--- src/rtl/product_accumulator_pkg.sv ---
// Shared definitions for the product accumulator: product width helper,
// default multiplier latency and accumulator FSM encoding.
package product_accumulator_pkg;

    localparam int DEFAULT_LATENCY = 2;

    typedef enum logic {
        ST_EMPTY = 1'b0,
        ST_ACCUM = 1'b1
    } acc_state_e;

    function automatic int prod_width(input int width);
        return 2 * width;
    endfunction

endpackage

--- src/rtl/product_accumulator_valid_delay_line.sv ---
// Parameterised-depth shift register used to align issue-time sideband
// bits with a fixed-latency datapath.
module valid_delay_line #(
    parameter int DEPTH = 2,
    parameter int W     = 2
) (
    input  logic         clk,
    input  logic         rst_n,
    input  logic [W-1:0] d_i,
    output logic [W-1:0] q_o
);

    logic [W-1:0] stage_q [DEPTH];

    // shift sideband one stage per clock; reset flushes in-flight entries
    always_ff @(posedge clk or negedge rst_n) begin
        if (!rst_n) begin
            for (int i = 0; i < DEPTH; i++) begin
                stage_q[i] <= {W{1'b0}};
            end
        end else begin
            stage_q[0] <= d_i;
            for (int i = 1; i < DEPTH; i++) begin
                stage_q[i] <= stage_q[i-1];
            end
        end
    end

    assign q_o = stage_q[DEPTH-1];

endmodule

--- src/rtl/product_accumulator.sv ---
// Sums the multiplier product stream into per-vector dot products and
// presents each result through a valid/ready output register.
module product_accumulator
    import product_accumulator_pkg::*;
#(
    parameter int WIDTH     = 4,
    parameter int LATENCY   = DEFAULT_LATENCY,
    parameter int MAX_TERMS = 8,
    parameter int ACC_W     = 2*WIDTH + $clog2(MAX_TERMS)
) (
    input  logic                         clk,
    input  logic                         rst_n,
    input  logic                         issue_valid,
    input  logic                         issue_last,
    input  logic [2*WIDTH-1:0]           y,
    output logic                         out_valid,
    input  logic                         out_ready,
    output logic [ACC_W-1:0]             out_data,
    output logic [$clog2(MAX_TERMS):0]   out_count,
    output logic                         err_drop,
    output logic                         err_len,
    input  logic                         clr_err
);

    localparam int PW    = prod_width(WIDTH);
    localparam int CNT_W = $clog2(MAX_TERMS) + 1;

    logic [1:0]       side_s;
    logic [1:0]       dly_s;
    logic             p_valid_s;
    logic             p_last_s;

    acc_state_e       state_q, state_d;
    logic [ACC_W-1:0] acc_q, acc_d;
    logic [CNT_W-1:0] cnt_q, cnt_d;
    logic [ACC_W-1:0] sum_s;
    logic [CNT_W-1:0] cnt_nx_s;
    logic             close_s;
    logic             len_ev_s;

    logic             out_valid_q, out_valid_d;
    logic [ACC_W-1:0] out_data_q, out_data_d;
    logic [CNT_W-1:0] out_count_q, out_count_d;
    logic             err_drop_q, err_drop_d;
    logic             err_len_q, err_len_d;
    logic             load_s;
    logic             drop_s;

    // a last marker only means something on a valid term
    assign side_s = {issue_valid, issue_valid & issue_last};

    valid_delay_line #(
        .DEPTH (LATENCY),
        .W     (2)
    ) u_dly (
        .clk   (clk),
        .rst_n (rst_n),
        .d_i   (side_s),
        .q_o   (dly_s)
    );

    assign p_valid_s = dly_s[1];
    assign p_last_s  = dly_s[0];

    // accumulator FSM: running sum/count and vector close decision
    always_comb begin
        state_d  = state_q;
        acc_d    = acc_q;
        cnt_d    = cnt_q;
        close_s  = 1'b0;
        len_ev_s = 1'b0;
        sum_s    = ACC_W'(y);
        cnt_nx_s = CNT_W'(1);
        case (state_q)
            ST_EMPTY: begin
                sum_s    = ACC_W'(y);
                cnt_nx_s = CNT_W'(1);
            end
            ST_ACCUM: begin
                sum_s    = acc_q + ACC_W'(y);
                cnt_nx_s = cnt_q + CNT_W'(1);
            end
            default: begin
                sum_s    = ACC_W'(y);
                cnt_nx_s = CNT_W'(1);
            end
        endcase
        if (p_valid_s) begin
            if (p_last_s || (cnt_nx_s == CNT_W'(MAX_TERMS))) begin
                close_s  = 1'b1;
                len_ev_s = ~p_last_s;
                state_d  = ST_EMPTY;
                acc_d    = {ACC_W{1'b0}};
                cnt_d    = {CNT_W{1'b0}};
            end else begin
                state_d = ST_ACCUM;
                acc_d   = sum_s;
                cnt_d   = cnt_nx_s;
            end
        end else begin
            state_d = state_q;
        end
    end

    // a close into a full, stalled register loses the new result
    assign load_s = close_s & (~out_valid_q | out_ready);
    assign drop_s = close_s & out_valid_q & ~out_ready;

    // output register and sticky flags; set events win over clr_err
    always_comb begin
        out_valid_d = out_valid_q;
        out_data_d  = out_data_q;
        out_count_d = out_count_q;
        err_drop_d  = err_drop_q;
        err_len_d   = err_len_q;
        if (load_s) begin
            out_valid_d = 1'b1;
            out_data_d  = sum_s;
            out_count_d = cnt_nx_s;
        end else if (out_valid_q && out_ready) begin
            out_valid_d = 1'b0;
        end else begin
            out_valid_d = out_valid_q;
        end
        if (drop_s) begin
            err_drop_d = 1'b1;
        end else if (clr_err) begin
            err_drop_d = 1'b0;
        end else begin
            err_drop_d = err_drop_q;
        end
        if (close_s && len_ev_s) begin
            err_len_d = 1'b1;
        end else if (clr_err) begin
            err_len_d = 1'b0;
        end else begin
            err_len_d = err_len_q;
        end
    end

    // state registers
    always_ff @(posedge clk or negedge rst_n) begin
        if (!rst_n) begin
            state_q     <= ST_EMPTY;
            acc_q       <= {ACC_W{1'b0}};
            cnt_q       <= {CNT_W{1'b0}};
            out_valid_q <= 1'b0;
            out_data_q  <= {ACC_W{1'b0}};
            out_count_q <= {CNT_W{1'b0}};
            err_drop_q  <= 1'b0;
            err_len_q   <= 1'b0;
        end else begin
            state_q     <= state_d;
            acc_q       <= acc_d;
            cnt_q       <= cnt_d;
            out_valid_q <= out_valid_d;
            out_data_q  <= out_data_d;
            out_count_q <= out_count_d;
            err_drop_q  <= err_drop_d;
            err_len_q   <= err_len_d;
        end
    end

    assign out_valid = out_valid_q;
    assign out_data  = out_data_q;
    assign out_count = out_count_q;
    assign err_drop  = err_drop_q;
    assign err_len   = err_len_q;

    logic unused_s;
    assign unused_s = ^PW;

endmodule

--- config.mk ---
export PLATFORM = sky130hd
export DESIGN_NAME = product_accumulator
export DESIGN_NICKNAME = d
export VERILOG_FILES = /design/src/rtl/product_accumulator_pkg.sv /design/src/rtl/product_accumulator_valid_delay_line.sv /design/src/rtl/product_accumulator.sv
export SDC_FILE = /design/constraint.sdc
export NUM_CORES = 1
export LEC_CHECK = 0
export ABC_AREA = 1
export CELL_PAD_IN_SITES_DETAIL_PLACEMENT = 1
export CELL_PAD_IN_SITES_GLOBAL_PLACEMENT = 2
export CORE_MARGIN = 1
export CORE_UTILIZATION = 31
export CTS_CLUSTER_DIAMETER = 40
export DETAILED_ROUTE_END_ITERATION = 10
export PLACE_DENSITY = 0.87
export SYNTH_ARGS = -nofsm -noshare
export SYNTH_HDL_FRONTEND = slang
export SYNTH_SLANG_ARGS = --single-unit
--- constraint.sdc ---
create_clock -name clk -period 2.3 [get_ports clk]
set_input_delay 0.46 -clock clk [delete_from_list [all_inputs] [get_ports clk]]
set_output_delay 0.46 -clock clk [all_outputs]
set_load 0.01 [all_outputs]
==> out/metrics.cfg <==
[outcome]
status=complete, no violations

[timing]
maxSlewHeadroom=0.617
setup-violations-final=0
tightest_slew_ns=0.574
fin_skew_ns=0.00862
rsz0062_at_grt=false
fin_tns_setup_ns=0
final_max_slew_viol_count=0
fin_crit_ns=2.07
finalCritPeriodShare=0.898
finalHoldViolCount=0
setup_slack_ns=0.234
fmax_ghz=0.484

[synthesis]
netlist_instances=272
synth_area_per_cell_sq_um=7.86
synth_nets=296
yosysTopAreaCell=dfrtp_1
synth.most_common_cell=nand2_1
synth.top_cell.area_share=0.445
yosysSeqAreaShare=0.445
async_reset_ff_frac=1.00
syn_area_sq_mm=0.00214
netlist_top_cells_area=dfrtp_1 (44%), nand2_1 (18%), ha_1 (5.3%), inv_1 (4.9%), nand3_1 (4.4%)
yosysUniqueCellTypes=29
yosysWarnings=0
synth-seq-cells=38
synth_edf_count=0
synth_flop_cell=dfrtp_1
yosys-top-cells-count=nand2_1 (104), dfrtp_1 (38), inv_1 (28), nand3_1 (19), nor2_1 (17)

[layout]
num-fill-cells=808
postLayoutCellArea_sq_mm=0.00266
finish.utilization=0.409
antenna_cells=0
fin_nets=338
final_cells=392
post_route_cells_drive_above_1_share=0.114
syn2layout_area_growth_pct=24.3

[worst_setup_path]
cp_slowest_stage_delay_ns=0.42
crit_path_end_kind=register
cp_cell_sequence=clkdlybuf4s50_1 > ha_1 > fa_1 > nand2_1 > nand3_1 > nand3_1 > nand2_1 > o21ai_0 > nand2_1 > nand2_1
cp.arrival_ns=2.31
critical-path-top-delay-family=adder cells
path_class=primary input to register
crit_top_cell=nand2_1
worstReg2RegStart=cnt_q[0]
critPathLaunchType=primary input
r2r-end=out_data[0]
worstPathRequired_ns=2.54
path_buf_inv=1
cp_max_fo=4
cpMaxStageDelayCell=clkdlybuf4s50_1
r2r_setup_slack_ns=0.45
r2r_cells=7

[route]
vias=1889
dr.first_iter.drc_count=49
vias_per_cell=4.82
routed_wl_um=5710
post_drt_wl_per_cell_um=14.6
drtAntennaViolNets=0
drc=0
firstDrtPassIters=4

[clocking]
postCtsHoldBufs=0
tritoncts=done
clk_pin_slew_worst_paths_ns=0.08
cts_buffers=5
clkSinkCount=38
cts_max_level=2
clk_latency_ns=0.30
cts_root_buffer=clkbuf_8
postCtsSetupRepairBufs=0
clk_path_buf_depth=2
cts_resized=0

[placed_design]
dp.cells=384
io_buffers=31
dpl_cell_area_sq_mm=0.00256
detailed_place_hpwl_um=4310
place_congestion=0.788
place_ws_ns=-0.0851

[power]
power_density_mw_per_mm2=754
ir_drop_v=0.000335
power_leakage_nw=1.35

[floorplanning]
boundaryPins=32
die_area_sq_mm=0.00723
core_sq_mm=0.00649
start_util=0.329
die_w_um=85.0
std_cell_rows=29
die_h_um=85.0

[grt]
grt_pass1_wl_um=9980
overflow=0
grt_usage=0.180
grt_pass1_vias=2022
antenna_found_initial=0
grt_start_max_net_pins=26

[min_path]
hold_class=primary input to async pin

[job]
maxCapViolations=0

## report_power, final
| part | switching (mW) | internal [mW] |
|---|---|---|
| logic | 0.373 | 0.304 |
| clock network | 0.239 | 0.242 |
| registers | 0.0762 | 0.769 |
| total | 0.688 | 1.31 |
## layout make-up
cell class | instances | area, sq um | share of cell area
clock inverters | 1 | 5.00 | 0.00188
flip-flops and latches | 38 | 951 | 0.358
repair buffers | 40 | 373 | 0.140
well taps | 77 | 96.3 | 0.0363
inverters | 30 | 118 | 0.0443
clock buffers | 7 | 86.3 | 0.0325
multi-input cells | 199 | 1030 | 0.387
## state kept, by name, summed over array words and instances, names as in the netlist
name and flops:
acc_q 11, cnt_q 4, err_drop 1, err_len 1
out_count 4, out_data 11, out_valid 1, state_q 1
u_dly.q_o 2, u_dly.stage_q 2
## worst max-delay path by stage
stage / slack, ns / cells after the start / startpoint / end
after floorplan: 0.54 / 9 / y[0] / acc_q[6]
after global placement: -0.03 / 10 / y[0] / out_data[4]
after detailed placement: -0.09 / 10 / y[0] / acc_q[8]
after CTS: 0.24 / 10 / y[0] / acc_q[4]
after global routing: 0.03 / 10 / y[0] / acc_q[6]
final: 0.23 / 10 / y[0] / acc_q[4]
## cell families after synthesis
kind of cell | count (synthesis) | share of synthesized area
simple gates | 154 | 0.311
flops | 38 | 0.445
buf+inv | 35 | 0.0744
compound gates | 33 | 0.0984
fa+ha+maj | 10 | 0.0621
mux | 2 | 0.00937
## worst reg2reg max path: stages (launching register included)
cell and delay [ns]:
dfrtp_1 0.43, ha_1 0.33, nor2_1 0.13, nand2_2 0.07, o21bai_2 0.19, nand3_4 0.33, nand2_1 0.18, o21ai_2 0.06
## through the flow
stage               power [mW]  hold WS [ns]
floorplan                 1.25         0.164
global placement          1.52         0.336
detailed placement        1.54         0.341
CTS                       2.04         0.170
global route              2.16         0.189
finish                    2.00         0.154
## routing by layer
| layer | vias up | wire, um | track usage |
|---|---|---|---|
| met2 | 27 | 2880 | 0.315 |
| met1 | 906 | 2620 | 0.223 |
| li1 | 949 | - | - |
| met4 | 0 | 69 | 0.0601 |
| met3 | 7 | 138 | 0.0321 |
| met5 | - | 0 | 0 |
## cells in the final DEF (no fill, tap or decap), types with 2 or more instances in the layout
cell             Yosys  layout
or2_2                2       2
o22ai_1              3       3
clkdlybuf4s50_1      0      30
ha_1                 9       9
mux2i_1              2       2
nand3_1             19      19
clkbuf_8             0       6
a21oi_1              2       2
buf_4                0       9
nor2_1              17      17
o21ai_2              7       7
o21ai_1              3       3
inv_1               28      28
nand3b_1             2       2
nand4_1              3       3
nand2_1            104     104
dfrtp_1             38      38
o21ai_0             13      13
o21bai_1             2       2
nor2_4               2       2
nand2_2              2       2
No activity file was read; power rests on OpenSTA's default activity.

---

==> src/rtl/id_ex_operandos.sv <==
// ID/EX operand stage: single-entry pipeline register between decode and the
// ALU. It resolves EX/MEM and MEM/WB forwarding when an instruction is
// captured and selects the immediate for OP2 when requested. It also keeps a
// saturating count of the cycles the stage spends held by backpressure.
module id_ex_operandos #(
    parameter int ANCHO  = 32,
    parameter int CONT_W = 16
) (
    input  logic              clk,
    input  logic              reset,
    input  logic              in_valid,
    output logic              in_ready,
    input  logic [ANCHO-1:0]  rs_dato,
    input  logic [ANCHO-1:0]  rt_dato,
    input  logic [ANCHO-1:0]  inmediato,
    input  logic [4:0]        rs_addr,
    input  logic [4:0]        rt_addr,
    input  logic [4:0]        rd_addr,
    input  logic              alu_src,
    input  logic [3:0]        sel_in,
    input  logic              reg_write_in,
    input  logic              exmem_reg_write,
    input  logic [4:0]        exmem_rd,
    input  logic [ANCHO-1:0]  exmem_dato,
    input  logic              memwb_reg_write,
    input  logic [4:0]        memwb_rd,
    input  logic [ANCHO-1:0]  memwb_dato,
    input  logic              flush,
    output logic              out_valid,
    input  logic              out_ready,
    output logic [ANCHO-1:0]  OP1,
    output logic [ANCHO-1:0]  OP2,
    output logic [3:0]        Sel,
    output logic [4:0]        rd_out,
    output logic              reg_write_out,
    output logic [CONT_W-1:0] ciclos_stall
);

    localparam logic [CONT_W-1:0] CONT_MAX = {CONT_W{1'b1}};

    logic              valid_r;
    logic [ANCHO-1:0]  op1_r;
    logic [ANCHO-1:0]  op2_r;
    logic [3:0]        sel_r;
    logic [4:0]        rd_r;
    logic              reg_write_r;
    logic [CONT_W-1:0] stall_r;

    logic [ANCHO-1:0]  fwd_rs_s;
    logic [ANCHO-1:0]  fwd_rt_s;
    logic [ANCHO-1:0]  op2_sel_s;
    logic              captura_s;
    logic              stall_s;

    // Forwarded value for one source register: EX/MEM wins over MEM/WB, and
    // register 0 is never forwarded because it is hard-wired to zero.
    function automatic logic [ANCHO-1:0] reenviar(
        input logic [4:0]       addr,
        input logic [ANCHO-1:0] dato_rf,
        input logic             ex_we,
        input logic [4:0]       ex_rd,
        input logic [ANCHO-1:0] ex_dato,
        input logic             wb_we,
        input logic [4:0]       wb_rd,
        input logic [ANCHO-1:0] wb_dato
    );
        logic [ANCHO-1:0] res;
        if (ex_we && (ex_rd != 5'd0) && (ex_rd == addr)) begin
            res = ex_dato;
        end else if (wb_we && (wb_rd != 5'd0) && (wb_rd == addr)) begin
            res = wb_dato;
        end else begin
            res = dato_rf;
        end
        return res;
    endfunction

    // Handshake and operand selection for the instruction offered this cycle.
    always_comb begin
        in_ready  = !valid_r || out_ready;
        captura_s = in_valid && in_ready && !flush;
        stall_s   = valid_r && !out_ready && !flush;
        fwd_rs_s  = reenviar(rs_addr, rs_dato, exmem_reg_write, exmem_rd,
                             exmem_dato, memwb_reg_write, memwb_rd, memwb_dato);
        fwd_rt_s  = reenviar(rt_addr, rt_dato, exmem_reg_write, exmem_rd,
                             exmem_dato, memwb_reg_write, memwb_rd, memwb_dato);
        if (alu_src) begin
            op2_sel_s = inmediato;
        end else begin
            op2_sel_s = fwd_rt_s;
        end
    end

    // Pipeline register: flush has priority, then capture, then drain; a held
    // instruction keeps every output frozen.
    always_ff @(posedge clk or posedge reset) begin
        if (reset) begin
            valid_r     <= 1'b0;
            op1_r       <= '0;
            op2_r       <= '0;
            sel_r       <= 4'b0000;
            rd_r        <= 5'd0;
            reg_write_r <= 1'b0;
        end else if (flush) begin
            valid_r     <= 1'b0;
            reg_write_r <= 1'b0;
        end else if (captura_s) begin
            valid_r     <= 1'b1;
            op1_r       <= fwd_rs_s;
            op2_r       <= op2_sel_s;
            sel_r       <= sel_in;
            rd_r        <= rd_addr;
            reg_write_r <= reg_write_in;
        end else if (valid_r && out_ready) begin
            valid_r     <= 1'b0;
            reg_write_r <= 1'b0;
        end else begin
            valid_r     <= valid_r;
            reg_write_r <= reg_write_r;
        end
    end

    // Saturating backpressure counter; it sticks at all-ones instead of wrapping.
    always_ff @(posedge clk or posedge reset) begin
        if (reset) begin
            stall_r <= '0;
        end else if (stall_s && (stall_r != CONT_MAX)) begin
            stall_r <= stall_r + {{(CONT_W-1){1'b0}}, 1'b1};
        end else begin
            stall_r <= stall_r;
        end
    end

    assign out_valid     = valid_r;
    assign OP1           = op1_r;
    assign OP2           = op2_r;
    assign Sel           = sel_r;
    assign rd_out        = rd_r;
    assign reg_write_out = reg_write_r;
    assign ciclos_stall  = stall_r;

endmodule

Instructions to follow -
Work out how many lines in the records hold the word "gates", and answer with that number alone.

Written response -
2